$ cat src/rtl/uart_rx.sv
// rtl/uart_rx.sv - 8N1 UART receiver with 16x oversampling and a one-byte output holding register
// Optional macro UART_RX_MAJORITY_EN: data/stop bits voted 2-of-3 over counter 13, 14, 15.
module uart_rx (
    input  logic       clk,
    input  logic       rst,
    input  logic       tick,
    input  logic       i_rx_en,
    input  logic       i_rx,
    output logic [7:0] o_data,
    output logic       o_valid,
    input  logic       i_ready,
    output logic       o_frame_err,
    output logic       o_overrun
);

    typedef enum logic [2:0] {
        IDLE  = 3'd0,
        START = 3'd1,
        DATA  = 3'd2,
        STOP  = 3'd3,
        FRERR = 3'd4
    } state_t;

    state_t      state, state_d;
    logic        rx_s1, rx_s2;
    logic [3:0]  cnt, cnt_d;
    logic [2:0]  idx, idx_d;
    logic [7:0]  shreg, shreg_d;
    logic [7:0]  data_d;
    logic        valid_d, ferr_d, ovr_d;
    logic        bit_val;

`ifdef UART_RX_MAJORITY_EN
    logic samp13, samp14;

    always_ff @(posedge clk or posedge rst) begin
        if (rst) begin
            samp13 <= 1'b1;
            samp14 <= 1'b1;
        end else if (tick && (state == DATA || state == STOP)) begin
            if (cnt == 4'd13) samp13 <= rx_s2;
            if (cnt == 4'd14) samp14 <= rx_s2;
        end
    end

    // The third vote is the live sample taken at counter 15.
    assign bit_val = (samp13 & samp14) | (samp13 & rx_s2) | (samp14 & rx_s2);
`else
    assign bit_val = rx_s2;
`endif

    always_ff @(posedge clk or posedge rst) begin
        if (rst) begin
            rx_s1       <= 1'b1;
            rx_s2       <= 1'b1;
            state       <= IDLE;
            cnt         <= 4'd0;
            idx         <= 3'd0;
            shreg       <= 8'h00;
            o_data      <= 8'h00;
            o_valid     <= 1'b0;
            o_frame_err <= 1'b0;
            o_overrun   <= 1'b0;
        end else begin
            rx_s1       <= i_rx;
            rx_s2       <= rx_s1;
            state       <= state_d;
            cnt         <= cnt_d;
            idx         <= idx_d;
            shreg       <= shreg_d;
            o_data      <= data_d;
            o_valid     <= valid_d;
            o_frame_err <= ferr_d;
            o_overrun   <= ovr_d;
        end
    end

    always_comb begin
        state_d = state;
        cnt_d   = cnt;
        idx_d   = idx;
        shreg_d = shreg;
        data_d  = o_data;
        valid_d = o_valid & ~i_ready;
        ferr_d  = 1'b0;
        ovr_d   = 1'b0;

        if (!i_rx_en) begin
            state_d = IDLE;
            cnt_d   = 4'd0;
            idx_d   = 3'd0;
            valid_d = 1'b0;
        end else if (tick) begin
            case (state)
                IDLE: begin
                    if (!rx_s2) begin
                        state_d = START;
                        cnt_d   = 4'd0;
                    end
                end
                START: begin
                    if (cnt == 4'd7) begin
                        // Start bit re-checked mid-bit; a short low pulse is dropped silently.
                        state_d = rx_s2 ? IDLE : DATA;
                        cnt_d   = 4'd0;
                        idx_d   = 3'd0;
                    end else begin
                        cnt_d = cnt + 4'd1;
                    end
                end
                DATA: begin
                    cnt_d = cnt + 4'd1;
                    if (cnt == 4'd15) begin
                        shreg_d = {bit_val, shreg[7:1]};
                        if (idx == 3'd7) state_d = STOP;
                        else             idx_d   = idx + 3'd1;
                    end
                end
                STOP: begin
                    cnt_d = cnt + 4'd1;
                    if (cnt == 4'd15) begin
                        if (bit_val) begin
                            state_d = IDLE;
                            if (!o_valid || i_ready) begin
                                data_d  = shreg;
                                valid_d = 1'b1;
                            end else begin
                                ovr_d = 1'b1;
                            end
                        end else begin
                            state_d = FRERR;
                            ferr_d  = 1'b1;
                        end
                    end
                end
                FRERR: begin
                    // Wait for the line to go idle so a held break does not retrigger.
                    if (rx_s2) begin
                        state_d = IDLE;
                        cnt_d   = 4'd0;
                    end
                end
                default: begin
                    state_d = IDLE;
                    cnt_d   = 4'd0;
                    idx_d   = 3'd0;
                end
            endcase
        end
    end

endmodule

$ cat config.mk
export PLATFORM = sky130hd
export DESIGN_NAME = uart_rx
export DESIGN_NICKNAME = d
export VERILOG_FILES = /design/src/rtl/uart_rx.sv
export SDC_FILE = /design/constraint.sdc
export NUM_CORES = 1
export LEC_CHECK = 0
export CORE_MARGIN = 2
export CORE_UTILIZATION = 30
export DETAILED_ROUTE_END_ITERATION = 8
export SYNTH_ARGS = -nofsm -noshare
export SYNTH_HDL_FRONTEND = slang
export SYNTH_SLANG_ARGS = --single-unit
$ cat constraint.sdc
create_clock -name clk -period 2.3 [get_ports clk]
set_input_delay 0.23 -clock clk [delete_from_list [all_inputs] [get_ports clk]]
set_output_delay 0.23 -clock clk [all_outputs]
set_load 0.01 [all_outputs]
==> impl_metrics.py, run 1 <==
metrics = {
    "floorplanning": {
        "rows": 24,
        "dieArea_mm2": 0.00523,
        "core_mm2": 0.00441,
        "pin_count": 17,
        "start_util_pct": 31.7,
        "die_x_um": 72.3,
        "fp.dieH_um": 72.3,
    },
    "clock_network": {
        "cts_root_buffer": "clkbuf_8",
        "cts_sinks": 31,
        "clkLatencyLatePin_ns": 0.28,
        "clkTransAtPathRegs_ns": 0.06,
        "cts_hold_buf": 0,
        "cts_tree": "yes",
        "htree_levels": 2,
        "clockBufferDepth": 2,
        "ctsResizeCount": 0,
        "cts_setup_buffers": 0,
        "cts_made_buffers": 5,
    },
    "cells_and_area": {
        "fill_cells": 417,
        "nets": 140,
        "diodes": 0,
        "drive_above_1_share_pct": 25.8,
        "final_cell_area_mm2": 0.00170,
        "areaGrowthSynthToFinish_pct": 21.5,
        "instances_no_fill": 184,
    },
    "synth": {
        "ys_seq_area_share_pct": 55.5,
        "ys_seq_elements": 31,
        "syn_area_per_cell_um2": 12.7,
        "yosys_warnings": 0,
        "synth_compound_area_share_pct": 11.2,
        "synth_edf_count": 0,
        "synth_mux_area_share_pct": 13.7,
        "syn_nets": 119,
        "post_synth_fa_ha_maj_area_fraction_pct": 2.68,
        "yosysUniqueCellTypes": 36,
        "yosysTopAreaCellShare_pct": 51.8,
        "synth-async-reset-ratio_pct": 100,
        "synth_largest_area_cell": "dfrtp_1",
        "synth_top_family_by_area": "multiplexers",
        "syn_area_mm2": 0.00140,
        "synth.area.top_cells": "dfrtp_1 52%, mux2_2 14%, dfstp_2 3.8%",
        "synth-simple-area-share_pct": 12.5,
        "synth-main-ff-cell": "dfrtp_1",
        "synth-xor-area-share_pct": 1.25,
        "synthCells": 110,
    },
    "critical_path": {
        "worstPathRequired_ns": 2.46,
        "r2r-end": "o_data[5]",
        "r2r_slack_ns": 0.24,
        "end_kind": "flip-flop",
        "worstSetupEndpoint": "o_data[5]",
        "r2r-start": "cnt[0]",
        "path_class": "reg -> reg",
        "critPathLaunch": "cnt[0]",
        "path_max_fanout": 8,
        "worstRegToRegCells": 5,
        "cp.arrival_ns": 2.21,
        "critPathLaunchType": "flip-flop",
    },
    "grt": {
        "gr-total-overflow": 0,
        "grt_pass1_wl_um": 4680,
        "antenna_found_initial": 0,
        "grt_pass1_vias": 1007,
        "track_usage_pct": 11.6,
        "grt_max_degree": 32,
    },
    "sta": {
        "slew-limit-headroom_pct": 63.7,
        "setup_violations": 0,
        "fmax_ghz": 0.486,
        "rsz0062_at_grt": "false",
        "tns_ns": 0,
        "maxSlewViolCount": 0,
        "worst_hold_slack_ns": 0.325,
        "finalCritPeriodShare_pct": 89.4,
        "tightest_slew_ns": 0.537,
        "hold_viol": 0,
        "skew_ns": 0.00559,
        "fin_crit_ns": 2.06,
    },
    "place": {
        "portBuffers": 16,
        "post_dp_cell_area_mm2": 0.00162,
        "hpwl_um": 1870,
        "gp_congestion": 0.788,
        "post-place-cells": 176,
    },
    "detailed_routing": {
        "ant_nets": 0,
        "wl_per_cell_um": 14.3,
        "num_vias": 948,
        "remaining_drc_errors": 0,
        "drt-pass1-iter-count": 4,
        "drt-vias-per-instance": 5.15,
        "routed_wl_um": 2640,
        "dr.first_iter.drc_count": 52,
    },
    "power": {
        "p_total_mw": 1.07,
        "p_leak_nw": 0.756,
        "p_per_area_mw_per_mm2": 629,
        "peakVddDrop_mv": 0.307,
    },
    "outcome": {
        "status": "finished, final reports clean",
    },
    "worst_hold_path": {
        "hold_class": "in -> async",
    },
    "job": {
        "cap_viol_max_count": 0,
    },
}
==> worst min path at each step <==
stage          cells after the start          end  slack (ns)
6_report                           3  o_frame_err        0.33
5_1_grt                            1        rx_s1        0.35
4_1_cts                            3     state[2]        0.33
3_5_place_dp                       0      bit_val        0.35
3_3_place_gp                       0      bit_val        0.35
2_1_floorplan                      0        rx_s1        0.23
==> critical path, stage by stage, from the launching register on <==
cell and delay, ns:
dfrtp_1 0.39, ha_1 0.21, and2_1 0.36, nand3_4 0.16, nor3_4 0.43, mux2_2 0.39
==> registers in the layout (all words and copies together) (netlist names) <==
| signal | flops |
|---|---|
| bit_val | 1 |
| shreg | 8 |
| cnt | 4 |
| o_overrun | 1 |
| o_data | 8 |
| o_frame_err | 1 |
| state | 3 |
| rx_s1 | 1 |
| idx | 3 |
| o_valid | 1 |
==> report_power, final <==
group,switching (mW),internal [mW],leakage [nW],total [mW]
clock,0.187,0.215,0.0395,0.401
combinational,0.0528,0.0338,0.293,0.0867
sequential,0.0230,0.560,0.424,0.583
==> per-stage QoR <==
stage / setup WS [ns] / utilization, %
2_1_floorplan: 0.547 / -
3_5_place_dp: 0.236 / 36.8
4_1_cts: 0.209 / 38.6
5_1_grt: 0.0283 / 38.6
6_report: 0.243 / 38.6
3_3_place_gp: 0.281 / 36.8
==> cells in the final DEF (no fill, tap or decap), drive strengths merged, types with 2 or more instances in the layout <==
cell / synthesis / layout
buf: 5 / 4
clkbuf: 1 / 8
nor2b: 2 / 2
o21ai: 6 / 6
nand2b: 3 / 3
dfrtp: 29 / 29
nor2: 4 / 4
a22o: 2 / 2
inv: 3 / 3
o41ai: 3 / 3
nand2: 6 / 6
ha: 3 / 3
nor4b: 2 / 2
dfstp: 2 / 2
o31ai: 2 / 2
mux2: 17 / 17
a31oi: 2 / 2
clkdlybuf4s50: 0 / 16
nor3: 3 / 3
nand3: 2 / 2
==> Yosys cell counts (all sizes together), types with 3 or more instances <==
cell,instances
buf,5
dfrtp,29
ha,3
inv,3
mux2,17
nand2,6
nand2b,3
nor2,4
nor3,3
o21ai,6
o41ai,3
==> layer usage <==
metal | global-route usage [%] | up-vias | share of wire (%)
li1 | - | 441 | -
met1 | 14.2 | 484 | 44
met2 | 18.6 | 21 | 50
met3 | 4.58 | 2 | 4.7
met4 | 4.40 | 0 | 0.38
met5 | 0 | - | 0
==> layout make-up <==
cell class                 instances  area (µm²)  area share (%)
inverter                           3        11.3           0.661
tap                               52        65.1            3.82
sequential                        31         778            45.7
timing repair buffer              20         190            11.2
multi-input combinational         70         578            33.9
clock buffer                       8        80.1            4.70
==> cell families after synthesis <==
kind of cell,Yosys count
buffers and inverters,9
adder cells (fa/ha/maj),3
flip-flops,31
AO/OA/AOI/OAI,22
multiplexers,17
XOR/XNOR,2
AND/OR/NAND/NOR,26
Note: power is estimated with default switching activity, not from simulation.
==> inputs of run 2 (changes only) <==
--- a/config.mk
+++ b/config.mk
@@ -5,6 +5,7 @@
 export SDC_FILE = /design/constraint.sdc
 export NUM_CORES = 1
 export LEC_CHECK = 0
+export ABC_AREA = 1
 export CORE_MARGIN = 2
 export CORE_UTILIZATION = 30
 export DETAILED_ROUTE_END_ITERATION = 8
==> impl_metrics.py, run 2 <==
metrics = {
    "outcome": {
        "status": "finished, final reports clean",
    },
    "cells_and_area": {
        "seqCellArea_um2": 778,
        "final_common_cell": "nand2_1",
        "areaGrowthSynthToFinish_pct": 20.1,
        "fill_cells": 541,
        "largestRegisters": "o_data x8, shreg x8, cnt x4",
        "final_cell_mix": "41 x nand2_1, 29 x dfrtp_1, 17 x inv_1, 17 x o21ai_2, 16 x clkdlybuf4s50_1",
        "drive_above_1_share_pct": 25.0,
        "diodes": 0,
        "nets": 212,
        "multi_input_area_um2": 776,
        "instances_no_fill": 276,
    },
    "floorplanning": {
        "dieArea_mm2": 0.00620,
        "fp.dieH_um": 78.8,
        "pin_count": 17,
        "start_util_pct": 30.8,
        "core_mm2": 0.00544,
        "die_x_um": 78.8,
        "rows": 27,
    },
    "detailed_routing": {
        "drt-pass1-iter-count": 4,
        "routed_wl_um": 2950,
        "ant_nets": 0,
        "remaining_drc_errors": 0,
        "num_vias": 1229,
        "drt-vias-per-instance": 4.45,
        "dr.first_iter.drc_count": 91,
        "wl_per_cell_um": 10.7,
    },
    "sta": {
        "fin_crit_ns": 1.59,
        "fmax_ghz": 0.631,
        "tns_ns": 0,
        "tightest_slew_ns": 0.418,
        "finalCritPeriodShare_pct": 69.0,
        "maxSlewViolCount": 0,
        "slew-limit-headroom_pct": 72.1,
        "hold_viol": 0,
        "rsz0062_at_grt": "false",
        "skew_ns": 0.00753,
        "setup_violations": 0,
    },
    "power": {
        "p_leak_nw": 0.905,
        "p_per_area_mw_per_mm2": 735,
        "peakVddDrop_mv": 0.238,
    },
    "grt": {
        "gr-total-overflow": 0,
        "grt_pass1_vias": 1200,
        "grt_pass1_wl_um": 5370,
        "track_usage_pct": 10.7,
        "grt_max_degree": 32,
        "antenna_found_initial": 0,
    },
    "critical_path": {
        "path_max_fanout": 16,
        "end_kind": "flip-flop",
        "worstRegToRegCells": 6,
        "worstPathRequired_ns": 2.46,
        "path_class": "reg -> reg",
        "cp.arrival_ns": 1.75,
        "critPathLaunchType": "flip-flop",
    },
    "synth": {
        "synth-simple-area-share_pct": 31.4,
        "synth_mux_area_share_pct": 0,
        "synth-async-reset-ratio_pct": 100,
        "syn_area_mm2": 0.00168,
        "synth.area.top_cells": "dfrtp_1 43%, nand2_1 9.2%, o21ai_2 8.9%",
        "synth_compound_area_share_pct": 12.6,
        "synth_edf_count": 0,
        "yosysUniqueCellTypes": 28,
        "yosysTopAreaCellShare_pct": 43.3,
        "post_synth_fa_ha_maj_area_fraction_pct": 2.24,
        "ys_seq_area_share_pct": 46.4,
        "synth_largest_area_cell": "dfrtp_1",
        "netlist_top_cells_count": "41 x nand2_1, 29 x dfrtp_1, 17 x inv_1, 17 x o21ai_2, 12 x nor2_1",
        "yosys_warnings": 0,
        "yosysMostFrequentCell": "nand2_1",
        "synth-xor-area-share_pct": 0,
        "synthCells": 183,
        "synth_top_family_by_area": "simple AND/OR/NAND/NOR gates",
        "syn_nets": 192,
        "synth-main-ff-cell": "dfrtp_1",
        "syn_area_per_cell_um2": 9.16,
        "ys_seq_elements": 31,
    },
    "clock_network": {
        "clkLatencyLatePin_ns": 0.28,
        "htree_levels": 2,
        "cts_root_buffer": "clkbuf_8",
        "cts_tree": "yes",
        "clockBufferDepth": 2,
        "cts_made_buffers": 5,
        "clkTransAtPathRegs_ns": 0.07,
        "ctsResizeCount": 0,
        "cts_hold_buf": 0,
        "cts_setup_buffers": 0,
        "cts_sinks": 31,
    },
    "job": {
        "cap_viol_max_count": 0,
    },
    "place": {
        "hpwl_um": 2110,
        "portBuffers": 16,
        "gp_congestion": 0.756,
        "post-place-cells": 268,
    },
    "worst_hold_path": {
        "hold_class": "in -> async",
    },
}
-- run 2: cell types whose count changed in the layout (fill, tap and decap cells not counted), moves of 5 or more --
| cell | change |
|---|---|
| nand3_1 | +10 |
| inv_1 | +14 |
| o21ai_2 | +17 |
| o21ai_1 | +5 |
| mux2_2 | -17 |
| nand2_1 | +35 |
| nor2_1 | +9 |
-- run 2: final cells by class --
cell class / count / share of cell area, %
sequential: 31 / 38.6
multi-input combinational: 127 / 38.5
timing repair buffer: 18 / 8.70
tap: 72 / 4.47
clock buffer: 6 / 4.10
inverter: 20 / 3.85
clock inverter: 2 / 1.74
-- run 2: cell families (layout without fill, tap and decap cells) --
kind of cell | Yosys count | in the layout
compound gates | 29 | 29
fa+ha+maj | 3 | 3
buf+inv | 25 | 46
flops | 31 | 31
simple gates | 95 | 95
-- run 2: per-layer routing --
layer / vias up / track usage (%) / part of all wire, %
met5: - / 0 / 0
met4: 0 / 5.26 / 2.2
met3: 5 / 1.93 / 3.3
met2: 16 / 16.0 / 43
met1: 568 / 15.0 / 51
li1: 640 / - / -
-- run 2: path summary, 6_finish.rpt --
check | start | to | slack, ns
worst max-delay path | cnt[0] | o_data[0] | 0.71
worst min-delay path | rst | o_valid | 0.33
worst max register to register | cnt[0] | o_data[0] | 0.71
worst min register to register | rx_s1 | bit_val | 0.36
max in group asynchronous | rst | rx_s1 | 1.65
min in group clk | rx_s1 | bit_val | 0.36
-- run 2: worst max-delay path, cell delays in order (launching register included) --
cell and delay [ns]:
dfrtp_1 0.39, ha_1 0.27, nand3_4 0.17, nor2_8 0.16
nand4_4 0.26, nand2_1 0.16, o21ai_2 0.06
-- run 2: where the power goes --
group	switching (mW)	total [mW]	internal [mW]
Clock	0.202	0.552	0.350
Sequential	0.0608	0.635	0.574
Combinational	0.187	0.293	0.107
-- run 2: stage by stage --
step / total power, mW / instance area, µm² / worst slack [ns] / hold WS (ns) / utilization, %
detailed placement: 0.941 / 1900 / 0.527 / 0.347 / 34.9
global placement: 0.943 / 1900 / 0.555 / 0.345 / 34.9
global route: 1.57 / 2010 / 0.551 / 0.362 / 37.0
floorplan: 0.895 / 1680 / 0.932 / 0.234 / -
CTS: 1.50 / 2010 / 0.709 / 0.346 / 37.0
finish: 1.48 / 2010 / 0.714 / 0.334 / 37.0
◆ ◆ ◆ ◆
* [Your objective] Indicate how many lines in the records above contain the word "stage", giving only the number.

* [Finished task] 5